- [THE RECORDS]
=== Section Start ===

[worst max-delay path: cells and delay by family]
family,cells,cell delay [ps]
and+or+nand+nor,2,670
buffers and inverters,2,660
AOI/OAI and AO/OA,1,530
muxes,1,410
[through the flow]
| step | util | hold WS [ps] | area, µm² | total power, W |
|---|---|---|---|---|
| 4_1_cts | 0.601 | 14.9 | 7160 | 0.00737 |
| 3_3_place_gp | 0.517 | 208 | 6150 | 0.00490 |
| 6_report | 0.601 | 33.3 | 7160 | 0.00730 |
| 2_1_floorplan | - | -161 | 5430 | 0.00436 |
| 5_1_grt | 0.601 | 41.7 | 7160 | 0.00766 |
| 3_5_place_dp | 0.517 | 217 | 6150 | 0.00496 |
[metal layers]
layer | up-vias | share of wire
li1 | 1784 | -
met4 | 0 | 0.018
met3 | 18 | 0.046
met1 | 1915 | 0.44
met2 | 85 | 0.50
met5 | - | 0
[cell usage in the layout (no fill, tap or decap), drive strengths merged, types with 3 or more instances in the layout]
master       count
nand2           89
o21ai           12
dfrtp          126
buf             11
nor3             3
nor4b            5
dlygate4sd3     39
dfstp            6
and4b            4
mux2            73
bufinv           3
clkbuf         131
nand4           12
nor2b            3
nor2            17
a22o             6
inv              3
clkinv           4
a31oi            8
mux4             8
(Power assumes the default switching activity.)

=== Section End ===

- [REQUIREMENT]
From the records, copy out each line that includes the string "delay".

- [EXERCISE OUTPUT]
[worst max-delay path: cells and delay by family]
family,cells,cell delay [ps]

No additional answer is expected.